Ill. 2: Moment défavorable pour faire de grandes acquisitions: raisons citées (2020-2022)

Remarque: catégories citées; plusieurs réponses possibles. Source: Seco/La Vie économique

Impact sur la conjoncture économique

L’évolution des prix a sans doute aussi lourdement pesé dans l’évaluation négative faite par les ménages de leur situation financière durant les douze derniers mois et pour les douze mois à venir. Les sous-indices correspondants atteignent des niveaux historiquement bas, bien que les sondés jugent la situation sur le marché du travail toujours plus favorable que la moyenne en termes de sécurité de l’emploi et d’évolution du chômage.

Il reste à voir dans quelle mesure le jugement négatif des personnes interrogées affecteront la situation économique dans un avenir proche. Certains signes indiquent que l’actuelle situation géopolitique pourrait avoir un impact disproportionné sur le climat de consommation sans que cet impact ne se reflète entièrement dans l’économie réelle. Malgré le niveau historiquement bas du climat de consommation, les chiffres d’affaires du commerce de détail ont affiché une performance tout à fait solide au troisième trimestre, en particulier dans le secteur non alimentaire. Un optimisme prudent est également permis au vu de la stabilité, voire de la légère amélioration, des évaluations des consommateurs pendant l’enquête réalisée en octobre 2022.

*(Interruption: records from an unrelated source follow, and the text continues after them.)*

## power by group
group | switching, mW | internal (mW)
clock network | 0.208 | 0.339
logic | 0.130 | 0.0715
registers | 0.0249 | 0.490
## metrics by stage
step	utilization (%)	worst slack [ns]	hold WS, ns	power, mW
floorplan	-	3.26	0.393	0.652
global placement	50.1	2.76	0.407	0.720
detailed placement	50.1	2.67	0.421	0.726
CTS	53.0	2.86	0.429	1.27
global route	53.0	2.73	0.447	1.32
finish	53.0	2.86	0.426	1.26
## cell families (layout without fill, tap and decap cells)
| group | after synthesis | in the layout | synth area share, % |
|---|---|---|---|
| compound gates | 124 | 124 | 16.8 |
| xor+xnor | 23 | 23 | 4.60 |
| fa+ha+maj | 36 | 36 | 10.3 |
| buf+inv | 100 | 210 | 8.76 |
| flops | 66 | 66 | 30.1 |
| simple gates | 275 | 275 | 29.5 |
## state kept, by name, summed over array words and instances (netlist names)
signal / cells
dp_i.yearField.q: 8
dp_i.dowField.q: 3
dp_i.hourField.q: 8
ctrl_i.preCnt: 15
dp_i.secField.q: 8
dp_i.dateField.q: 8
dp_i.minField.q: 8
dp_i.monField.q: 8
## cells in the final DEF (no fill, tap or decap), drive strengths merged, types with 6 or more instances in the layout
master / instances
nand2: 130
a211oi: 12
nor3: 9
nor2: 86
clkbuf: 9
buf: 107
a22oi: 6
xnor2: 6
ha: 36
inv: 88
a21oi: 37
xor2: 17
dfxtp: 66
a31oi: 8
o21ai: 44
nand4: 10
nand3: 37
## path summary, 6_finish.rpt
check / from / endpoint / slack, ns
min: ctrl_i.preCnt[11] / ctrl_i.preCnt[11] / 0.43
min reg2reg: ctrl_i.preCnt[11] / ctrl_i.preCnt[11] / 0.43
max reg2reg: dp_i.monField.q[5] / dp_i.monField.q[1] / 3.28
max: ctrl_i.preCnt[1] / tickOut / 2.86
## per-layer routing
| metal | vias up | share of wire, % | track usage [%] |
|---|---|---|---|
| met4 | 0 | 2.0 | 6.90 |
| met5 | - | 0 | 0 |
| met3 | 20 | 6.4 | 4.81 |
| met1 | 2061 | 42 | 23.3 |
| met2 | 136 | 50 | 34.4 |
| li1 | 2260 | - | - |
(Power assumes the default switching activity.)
===== src/rtl/mmu_guard_pkg.sv =====
package mmu_guard_pkg;

   typedef enum logic [1:0] {
      KIND_READ  = 2'b00,
      KIND_WRITE = 2'b01,
      KIND_FETCH = 2'b10,
      KIND_RSVD  = 2'b11
   } acc_kind_e;

   // Rights vector: r is the LSB, x the MSB
   typedef struct packed {
      logic x;
      logic w;
      logic r;
   } rights_t;

   localparam int FSR_W    = 8;
   localparam int CODE_W   = 4;
   localparam int AIDX_W   = 3;

   localparam logic [CODE_W-1:0] CODE_OK   = 4'd0;
   localparam logic [CODE_W-1:0] CODE_PROT = 4'd8;
   localparam logic [CODE_W-1:0] CODE_PRIV = 4'd12;

   // Access index: [2] write, [1] fetch, [0] supervisor
   function automatic logic [AIDX_W-1:0] make_aidx(input acc_kind_e kind,
                                                   input logic     sup);
      return {kind == KIND_WRITE, kind == KIND_FETCH, sup};
   endfunction

endpackage


===== src/rtl/mmu_rights_decode.sv =====
module mmu_rights_decode
   import mmu_guard_pkg::*;
#(
   parameter int PERM_W = 3
) (
   input  logic [PERM_W-1:0] perm,
   input  logic              is_user,
   output rights_t           rights
);

   generate
      if (PERM_W != 3) begin : g_bad_perm
         $error("mmu_rights_decode: PERM_W must be 3");
      end
   endgenerate

   logic [2:0] xwr;

   // Rights by permission value, bit order {x,w,r}
   always_comb begin
      unique case (perm)
         3'd0:    xwr = 3'b001;
         3'd1:    xwr = 3'b011;
         3'd2:    xwr = 3'b101;
         3'd3:    xwr = 3'b111;
         3'd4:    xwr = 3'b100;
         3'd5:    xwr = is_user ? 3'b001 : 3'b011;
         3'd6:    xwr = is_user ? 3'b000 : 3'b101;
         default: xwr = is_user ? 3'b000 : 3'b111;
      endcase
   end

   assign rights = rights_t'(xwr);

endmodule


===== src/rtl/mmu_fault_classify.sv =====
module mmu_fault_classify
   import mmu_guard_pkg::*;
#(
   parameter int PERM_W = 3
) (
   input  acc_kind_e           kind,
   input  logic                is_user,
   input  logic [PERM_W-1:0]   perm,
   input  rights_t             rights,
   output logic [CODE_W-1:0]   code
);

   logic priv_hit;
   logic need_ok;

   // User mode may never touch the two supervisor-only encodings
   assign priv_hit = is_user && perm[PERM_W-1] && perm[PERM_W-2];

   always_comb begin
      unique case (kind)
         KIND_WRITE: need_ok = rights.w;
         KIND_FETCH: need_ok = rights.x;
         default:    need_ok = rights.r;
      endcase
   end

   always_comb begin
      if (priv_hit)      code = CODE_PRIV;
      else if (!need_ok) code = CODE_PROT;
      else               code = CODE_OK;
   end

endmodule
## src/rtl/clkdiv_pkg.sv

```systemverilog
package clkdiv_pkg;
  localparam int SEL_W     = 3;
  localparam int MAX_RATIO = 32;
  localparam int CNT_W     = $clog2(MAX_RATIO);
  localparam int RATIO_W   = CNT_W + 1;

  typedef logic [SEL_W-1:0]   sel_t;
  typedef logic [RATIO_W-1:0] ratio_t;
  typedef logic [CNT_W-1:0]   cnt_t;

  function automatic ratio_t code_to_ratio(input sel_t code);
    ratio_t r;
    case (code)
      3'd0:    r = RATIO_W'(1);
      3'd1:    r = RATIO_W'(2);
      3'd2:    r = RATIO_W'(4);
      3'd3:    r = RATIO_W'(6);
      3'd4:    r = RATIO_W'(8);
      3'd5:    r = RATIO_W'(16);
      3'd6:    r = RATIO_W'(24);
      default: r = RATIO_W'(32);
    endcase
    return r;
  endfunction
endpackage

```

## src/rtl/clkdiv_ratio_latch.sv

```systemverilog
module clkdiv_ratio_latch
  import clkdiv_pkg::*;
(
  input  logic   clk_i,
  input  logic   rst_i,
  input  logic   capture_i,
  input  sel_t   sel_i,
  output sel_t   sel_q_o,
  output ratio_t ratio_o
);
  sel_t   sel_q;
  ratio_t ratio_q;

  // capture only while the divider is held in reset
  always_ff @(posedge clk_i) begin
    if (rst_i) begin
      sel_q   <= '0;
      ratio_q <= RATIO_W'(1);
    end else if (capture_i) begin
      sel_q   <= sel_i;
      ratio_q <= code_to_ratio(sel_i);
    end
  end

  assign sel_q_o = sel_q;
  assign ratio_o = ratio_q;
endmodule

```

## src/rtl/clkdiv_counter.sv

```systemverilog
module clkdiv_counter
  import clkdiv_pkg::*;
(
  input  logic   clk_i,
  input  logic   rst_i,
  input  logic   run_i,
  input  ratio_t ratio_i,
  output logic   wrap_o,
  output logic   level_nxt_o
);
  cnt_t   cnt_q;
  logic   armed_q;
  cnt_t   cnt_nxt;
  cnt_t   last;
  ratio_t half;
  logic   armed_nxt;

  assign last    = CNT_W'(ratio_i - RATIO_W'(1));
  assign half    = ratio_i >> 1;
  assign wrap_o  = run_i && (cnt_q == last);

  always_comb begin
    if (!run_i || wrap_o) cnt_nxt = '0;
    else                  cnt_nxt = cnt_q + CNT_W'(1);
  end

  // armed after the first full period, so no early high phase
  assign armed_nxt = run_i && (armed_q || wrap_o);

  always_comb begin
    if (ratio_i == RATIO_W'(1)) level_nxt_o = run_i;
    else level_nxt_o = armed_nxt && ({1'b0, cnt_nxt} < half);
  end

  always_ff @(posedge clk_i) begin
    if (rst_i) begin
      cnt_q   <= '0;
      armed_q <= 1'b0;
    end else begin
      cnt_q   <= cnt_nxt;
      armed_q <= armed_nxt;
    end
  end
endmodule

```

## src/rtl/clkdiv_ext_sync.sv

```systemverilog
module clkdiv_ext_sync #(
  parameter int STAGES = 2
) (
  input  logic clk_i,
  input  logic rst_i,
  input  logic ext_i,
  output logic ext_s_o,
  output logic rise_o
);
  logic [STAGES-1:0] sync_q;
  logic              prev_q;

  generate
    if (STAGES == 1) begin : g_single
      always_ff @(posedge clk_i) begin
        if (rst_i) sync_q <= '0;
        else       sync_q <= ext_i;
      end
    end else begin : g_chain
      always_ff @(posedge clk_i) begin
        if (rst_i) sync_q <= '0;
        else       sync_q <= {sync_q[STAGES-2:0], ext_i};
      end
    end
  endgenerate

  always_ff @(posedge clk_i) begin
    if (rst_i) prev_q <= 1'b0;
    else       prev_q <= sync_q[STAGES-1];
  end

  assign ext_s_o = sync_q[STAGES-1];
  assign rise_o  = sync_q[STAGES-1] && !prev_q;
endmodule

```

## src/rtl/ctl_clk_divider.sv

```systemverilog
module ctl_clk_divider
  import clkdiv_pkg::*;
#(
  parameter int SYNC_STAGES = 2
) (
  input  logic             clk_i,
  input  logic             rst_i,
  input  logic             div_rst_i,
  input  logic             clk_en_i,
  input  logic [SEL_W-1:0] ratio_sel_i,
  input  logic             bypass_i,
  input  logic             ext_clk_i,
  output logic             div_strobe_o,
  output logic             div_clk_o,
  output logic [SEL_W-1:0] sel_status_o,
  output logic             en_status_o
);
  ratio_t ratio;
  sel_t   sel_q;
  logic   wrap;
  logic   level_nxt;
  logic   ext_s;
  logic   ext_rise;
  logic   strobe_q;
  logic   clk_q;
  logic   en_q;

  clkdiv_ratio_latch u_latch (
    .clk_i     (clk_i),
    .rst_i     (rst_i),
    .capture_i (div_rst_i),
    .sel_i     (ratio_sel_i),
    .sel_q_o   (sel_q),
    .ratio_o   (ratio)
  );

  clkdiv_counter u_cnt (
    .clk_i       (clk_i),
    .rst_i       (rst_i),
    .run_i       (!div_rst_i),
    .ratio_i     (ratio),
    .wrap_o      (wrap),
    .level_nxt_o (level_nxt)
  );

  clkdiv_ext_sync #(.STAGES(SYNC_STAGES)) u_sync (
    .clk_i   (clk_i),
    .rst_i   (rst_i),
    .ext_i   (ext_clk_i),
    .ext_s_o (ext_s),
    .rise_o  (ext_rise)
  );

  always_ff @(posedge clk_i) begin
    if (rst_i) begin
      strobe_q <= 1'b0;
      clk_q    <= 1'b0;
      en_q     <= 1'b0;
    end else begin
      strobe_q <= clk_en_i && (bypass_i ? ext_rise : wrap);
      clk_q    <= clk_en_i && (bypass_i ? ext_s : level_nxt);
      en_q     <= clk_en_i;
    end
  end

  assign div_strobe_o = strobe_q;
  assign div_clk_o    = clk_q;
  assign sel_status_o = sel_q;
  assign en_status_o  = en_q;
endmodule

```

L’indice du climat de consommation évolue

À l’avenir, le climat de consommation sera mesuré et publié plus souvent. L’enquête menée à cette fin a été progressivement adaptée au fil des décennies: la taille de l’échantillon des personnes sondées a été augmentée à plusieurs reprises dans le but d’obtenir des résultats plus précis et le questionnaire a été étoffé ponctuellement. Ainsi, les questions ajoutées en 2007 ont permis d’aligner l’indice suisse du climat de consommation sur celui des pays de l’Union européenne. Par ailleurs, Internet sera appelé à jouer un rôle plus important dans l’enquête car les personnes cibles sont de plus en plus difficilement joignables par téléphone. Le Seco testera en 2023 un nouveau modèle prévoyant une enquête continue en ligne au lieu de la démarche trimestrielle par téléphone. Si ce projet pilote s’avère concluant, les premiers résultats seront probablement disponibles au début de l’année 2024, puis actualisés chaque mois. Après cinquante ans d’existence, c’est donc une grande innovation qui se prépare avec, pour objectif premier, d’améliorer la base d’informations servant à l’évaluation de la situation conjoncturelle.

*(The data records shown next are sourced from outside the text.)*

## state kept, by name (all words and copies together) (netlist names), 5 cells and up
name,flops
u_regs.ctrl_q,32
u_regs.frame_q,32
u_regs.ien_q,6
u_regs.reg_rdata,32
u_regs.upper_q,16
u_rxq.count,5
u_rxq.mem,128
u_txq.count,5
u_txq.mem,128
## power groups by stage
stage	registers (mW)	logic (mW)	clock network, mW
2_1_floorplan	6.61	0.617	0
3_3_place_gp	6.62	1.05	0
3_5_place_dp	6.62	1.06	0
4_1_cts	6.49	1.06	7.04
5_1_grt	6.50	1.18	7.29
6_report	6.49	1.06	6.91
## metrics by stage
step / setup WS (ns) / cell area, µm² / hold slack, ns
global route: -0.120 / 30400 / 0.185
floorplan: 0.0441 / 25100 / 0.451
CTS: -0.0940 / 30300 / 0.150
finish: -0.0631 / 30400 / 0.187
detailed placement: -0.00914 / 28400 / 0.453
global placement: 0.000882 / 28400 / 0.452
--- src/rtl/icq_edge_sel.sv ---
module icq_edge_sel
  import icq_pkg::*;
(
  input  edge_mode_e mode,
  input  logic       rise_i,
  input  logic       fall_i,
  output logic       evt_o
);
  always_comb begin
    unique case (mode)
      EDGE_RISE: evt_o = rise_i;
      EDGE_FALL: evt_o = fall_i;
      EDGE_ANY:  evt_o = rise_i | fall_i;
      default:   evt_o = 1'b0;
    endcase
  end
endmodule
`src/rtl/aud_route_pkg.sv`:
```
package aud_route_pkg;
  localparam int REG_W = 8;
  localparam int SUB_W = 2;
  localparam int NUM_DOM = 2;

  localparam int ADR_REV  = 1;
  localparam int ADR_MCLK = 2;
  localparam int ADR_SUB  = 3;
  localparam int ADR_CDIN = 4;
  localparam int ADR_TDIN = 5;

  localparam logic [REG_W-1:0] MSK_MCLK = 8'h33;
  localparam logic [REG_W-1:0] MSK_SUB  = 8'h33;
  localparam logic [REG_W-1:0] MSK_CDIN = 8'h03;
  localparam logic [REG_W-1:0] MSK_TDIN = 8'h30;

  localparam logic [REG_W-1:0] RST_MCLK = 8'h20;
  localparam logic [REG_W-1:0] RST_SUB  = 8'h11;
  localparam logic [REG_W-1:0] RST_CDIN = 8'h00;
  localparam logic [REG_W-1:0] RST_TDIN = 8'h00;

  typedef enum logic [1:0] {
    SUB_CODEC = 2'd0,
    SUB_DEV   = 2'd1,
    SUB_HDR   = 2'd2,
    SUB_COPY  = 2'd3
  } sub_mode_e;

  typedef enum logic [1:0] {
    DIN_RX   = 2'd0,
    DIN_LOOP = 2'd1,
    DIN_HDR  = 2'd2,
    DIN_RSV  = 2'd3
  } din_sel_e;
endpackage

```
`src/rtl/aud_route_regs.sv`:
```
module aud_route_regs
  import aud_route_pkg::*;
#(
  parameter int ADDR_W = 8,
  parameter logic [REG_W-1:0] REV_ID = 8'h1A
) (
  input  logic             clk_i,
  input  logic             rst_ni,
  input  logic [ADDR_W-1:0] addr_i,
  input  logic [REG_W-1:0] wdata_i,
  input  logic             wr_en_i,
  input  logic             rd_en_i,
  output logic [REG_W-1:0] rdata_o,
  output logic [1:0]       mclk1_sel_o,
  output logic [1:0]       mclk2_sel_o,
  output logic [1:0]       sub1_sel_o,
  output logic [1:0]       sub2_sel_o,
  output logic [1:0]       cdin_sel_o,
  output logic [1:0]       tdin_sel_o
);
  logic [REG_W-1:0] mclk_q, sub_q, cdin_q, tdin_q, rd_mux;

  always_ff @(posedge clk_i or negedge rst_ni) begin
    if (!rst_ni) begin
      mclk_q <= RST_MCLK;
      sub_q  <= RST_SUB;
      cdin_q <= RST_CDIN;
      tdin_q <= RST_TDIN;
    end else if (wr_en_i) begin
      case (addr_i)
        ADDR_W'(ADR_MCLK): mclk_q <= wdata_i & MSK_MCLK;
        ADDR_W'(ADR_SUB):  sub_q  <= wdata_i & MSK_SUB;
        ADDR_W'(ADR_CDIN): cdin_q <= wdata_i & MSK_CDIN;
        ADDR_W'(ADR_TDIN): tdin_q <= wdata_i & MSK_TDIN;
        default: ;
      endcase
    end
  end

  always_comb begin
    case (addr_i)
      ADDR_W'(ADR_REV):  rd_mux = REV_ID;
      ADDR_W'(ADR_MCLK): rd_mux = mclk_q;
      ADDR_W'(ADR_SUB):  rd_mux = sub_q;
      ADDR_W'(ADR_CDIN): rd_mux = cdin_q;
      ADDR_W'(ADR_TDIN): rd_mux = tdin_q;
      default:           rd_mux = '0;
    endcase
  end

  always_ff @(posedge clk_i or negedge rst_ni) begin
    if (!rst_ni)      rdata_o <= '0;
    else if (rd_en_i) rdata_o <= rd_mux;
  end

  assign mclk1_sel_o = mclk_q[1:0];
  assign mclk2_sel_o = mclk_q[5:4];
  assign sub1_sel_o  = sub_q[1:0];
  assign sub2_sel_o  = sub_q[5:4];
  assign cdin_sel_o  = cdin_q[1:0];
  assign tdin_sel_o  = tdin_q[5:4];
endmodule

```
`src/rtl/aud_mclk_route.sv`:
```
module aud_mclk_route (
  input  logic [1:0] sel1_i,
  input  logic [1:0] sel2_i,
  input  logic       osc1_i,
  input  logic       osc2_i,
  input  logic       hdr1_i,
  input  logic       hdr2_i,
  input  logic       rmck_i,
  output logic       mclk1_o,
  output logic       mclk2_o,
  output logic       hdr1_oe_o,
  output logic       hdr2_oe_o
);
  logic base1, base2, loop;

  always_comb begin
    unique case (sel1_i)
      2'd0:    base1 = osc1_i;
      2'd1:    base1 = hdr1_i;
      default: base1 = 1'b0;  // reserved, or copy resolved below
    endcase
    unique case (sel2_i)
      2'd0:    base2 = osc2_i;
      2'd1:    base2 = hdr2_i;
      2'd2:    base2 = rmck_i;
      default: base2 = 1'b0;
    endcase
  end

  assign loop    = (sel1_i == 2'd3) && (sel2_i == 2'd3);
  assign mclk1_o = loop ? osc1_i : (sel1_i == 2'd3) ? base2 : base1;
  assign mclk2_o = loop ? osc1_i : (sel2_i == 2'd3) ? base1 : base2;

  assign hdr1_oe_o = !(sel1_i == 2'd1 || sel1_i == 2'd2);
  assign hdr2_oe_o = (sel2_i != 2'd1);
endmodule

```
`src/rtl/aud_sub_sel.sv`:
```
module aud_sub_sel
  import aud_route_pkg::*;
(
  input  sub_mode_e        mode_i,
  input  logic [SUB_W-1:0] codec_i,
  input  logic [SUB_W-1:0] dev_i,
  input  logic [SUB_W-1:0] hdr_i,
  output logic [SUB_W-1:0] own_o,
  output logic             codec_ms_o,
  output logic             dev_ms_o,
  output logic             hdr_oe_o,
  output logic             copy_o
);
  always_comb begin
    unique case (mode_i)
      SUB_CODEC: own_o = codec_i;
      SUB_DEV:   own_o = dev_i;
      SUB_HDR:   own_o = hdr_i;
      default:   own_o = '0;
    endcase
  end

  assign codec_ms_o = (mode_i == SUB_CODEC);
  assign dev_ms_o   = (mode_i == SUB_DEV);
  assign hdr_oe_o   = (mode_i != SUB_HDR);
  assign copy_o     = (mode_i == SUB_COPY);
endmodule

```
`src/rtl/aud_data_sel.sv`:
```
module aud_data_sel
  import aud_route_pkg::*;
(
  input  din_sel_e sel_i,
  input  logic     rx_i,
  input  logic     loop_i,
  input  logic     hdr_i,
  output logic     data_o
);
  always_comb begin
    unique case (sel_i)
      DIN_RX:   data_o = rx_i;
      DIN_LOOP: data_o = loop_i;
      DIN_HDR:  data_o = hdr_i;
      default:  data_o = 1'b0;
    endcase
  end
endmodule

```
`src/rtl/audio_route_matrix.sv`:
```
module audio_route_matrix
  import aud_route_pkg::*;
#(
  parameter int ADDR_W = 8,
  parameter logic [REG_W-1:0] REV_ID = 8'h1A
) (
  input  logic              clk_i,
  input  logic              rst_ni,
  input  logic [ADDR_W-1:0] addr_i,
  input  logic [REG_W-1:0]  wdata_i,
  input  logic              wr_en_i,
  input  logic              rd_en_i,
  output logic [REG_W-1:0]  rdata_o,
  input  logic              osc1_i,
  input  logic              osc2_i,
  input  logic              hdr1_mclk_i,
  input  logic              hdr2_mclk_i,
  input  logic              rx_rmck_i,
  output logic              mclk1_o,
  output logic              mclk2_o,
  output logic              hdr1_mclk_oe_o,
  output logic              hdr2_mclk_oe_o,
  input  logic [SUB_W-1:0]  codec_sub1_i,
  input  logic [SUB_W-1:0]  tx_sub_i,
  input  logic [SUB_W-1:0]  hdr1_sub_i,
  output logic [SUB_W-1:0]  codec_sub1_o,
  output logic [SUB_W-1:0]  tx_sub_o,
  output logic [SUB_W-1:0]  hdr1_sub_o,
  output logic              codec_ms1_o,
  output logic              tx_ms_o,
  output logic              hdr1_sub_oe_o,
  input  logic [SUB_W-1:0]  codec_sub2_i,
  input  logic [SUB_W-1:0]  rx_sub_i,
  input  logic [SUB_W-1:0]  hdr2_sub_i,
  output logic [SUB_W-1:0]  codec_sub2_o,
  output logic [SUB_W-1:0]  rx_sub_o,
  output logic [SUB_W-1:0]  hdr2_sub_o,
  output logic              codec_ms2_o,
  output logic              rx_ms_o,
  output logic              hdr2_sub_oe_o,
  input  logic              codec_sdout_i,
  input  logic              rx_sdout_i,
  input  logic              hdr_sdata_i,
  output logic              codec_sdin_o,
  output logic              tx_sdin_o
);
  logic [1:0] mclk1_sel, mclk2_sel, sub1_sel, sub2_sel, cdin_sel, tdin_sel;

  aud_route_regs #(.ADDR_W(ADDR_W), .REV_ID(REV_ID)) i_regs (
    .clk_i, .rst_ni, .addr_i, .wdata_i, .wr_en_i, .rd_en_i, .rdata_o,
    .mclk1_sel_o(mclk1_sel), .mclk2_sel_o(mclk2_sel),
    .sub1_sel_o(sub1_sel),   .sub2_sel_o(sub2_sel),
    .cdin_sel_o(cdin_sel),   .tdin_sel_o(tdin_sel)
  );

  aud_mclk_route i_mclk (
    .sel1_i(mclk1_sel), .sel2_i(mclk2_sel),
    .osc1_i, .osc2_i, .hdr1_i(hdr1_mclk_i), .hdr2_i(hdr2_mclk_i), .rmck_i(rx_rmck_i),
    .mclk1_o, .mclk2_o, .hdr1_oe_o(hdr1_mclk_oe_o), .hdr2_oe_o(hdr2_mclk_oe_o)
  );

  // Sub-clock domains: index 0 = domain 1, index 1 = domain 2
  logic      sub_loop;
  sub_mode_e mode    [NUM_DOM];
  logic [SUB_W-1:0] codec_src [NUM_DOM];
  logic [SUB_W-1:0] dev_src   [NUM_DOM];
  logic [SUB_W-1:0] hdr_src   [NUM_DOM];
  logic [SUB_W-1:0] own       [NUM_DOM];
  logic [SUB_W-1:0] bus       [NUM_DOM];
  logic [NUM_DOM-1:0] codec_ms, dev_ms, hdr_oe, copy;

  assign sub_loop     = (sub1_sel == 2'd3) && (sub2_sel == 2'd3);
  assign mode[0]      = sub_loop ? SUB_CODEC : sub_mode_e'(sub1_sel);
  assign mode[1]      = sub_mode_e'(sub2_sel);
  assign codec_src[0] = codec_sub1_i;
  assign codec_src[1] = codec_sub2_i;
  assign dev_src[0]   = tx_sub_i;
  assign dev_src[1]   = rx_sub_i;
  assign hdr_src[0]   = hdr1_sub_i;
  assign hdr_src[1]   = hdr2_sub_i;

  for (genvar d = 0; d < NUM_DOM; d++) begin : g_dom
    aud_sub_sel i_sub (
      .mode_i(mode[d]), .codec_i(codec_src[d]), .dev_i(dev_src[d]), .hdr_i(hdr_src[d]),
      .own_o(own[d]), .codec_ms_o(codec_ms[d]), .dev_ms_o(dev_ms[d]),
      .hdr_oe_o(hdr_oe[d]), .copy_o(copy[d])
    );
    // copy reads the other domain's own source; loop break keeps copy one-sided
    assign bus[d] = copy[d] ? own[NUM_DOM-1-d] : own[d];
  end

  assign codec_sub1_o  = bus[0];
  assign tx_sub_o      = bus[0];
  assign hdr1_sub_o    = bus[0];
  assign codec_ms1_o   = codec_ms[0];
  assign tx_ms_o       = dev_ms[0];
  assign hdr1_sub_oe_o = hdr_oe[0];
  assign codec_sub2_o  = bus[1];
  assign rx_sub_o      = bus[1];
  assign hdr2_sub_o    = bus[1];
  assign codec_ms2_o   = codec_ms[1];
  assign rx_ms_o       = dev_ms[1];
  assign hdr2_sub_oe_o = hdr_oe[1];

  din_sel_e din_sel [2];
  logic     din_out [2];
  assign din_sel[0] = din_sel_e'(cdin_sel);
  assign din_sel[1] = din_sel_e'(tdin_sel);

  for (genvar k = 0; k < 2; k++) begin : g_din
    aud_data_sel i_din (
      .sel_i(din_sel[k]), .rx_i(rx_sdout_i), .loop_i(codec_sdout_i),
      .hdr_i(hdr_sdata_i), .data_o(din_out[k])
    );
  end

  assign codec_sdin_o = din_out[0];
  assign tx_sdin_o    = din_out[1];
endmodule

```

  1. Source: Office fédéral de la statistique (OFS) []

Proposition de citation: Felicitas Kemeny ; Simon Widmer (2022). Pour ses 50 ans, l’indice du climat de consommation fait peau neuve. La Vie économique, 08 décembre.

L’indice suisse du climat de consommation

L’indice du climat de consommation est l’un des plus anciens indicateurs conjoncturels suisses. À la différence de bien d’autres indices, il s’agit d’une enquête menée auprès des ménages privés. Réalisée pour la première fois en 1972, l’enquête a d’abord été confiée à l’Institut de recherches économiques, devenu ensuite le Centre de recherches conjoncturelles (KOF) de l’EPF Zurich, puis, en 1980, à l’Office fédéral des questions conjoncturelles, lors de la réorganisation de l’observation de la conjoncture. Aujourd’hui, elle est assurée par le Seco. Selon une méthode analogue à celle de l’Union européenne, le calcul repose sur les sous-indices suivants: situation économique à venir, situation financière des douze derniers mois et des douze mois à venir, moment favorable ou non pour réaliser de gros achats. Chaque sous-indice correspond à une question spécifique posée dans le cadre de l’enquête. L’avis des ménages est également recueilli sur d’autres aspects de l’évolution économique tels que les prix et le marché du travail. L’enquête aura lieu chaque trimestre jusqu’à la fin de la phase de test. Elle est publiée sur le site Internet du Seco. En 2023, elle sera donc réalisée parallèlement au modèle qui sera testé.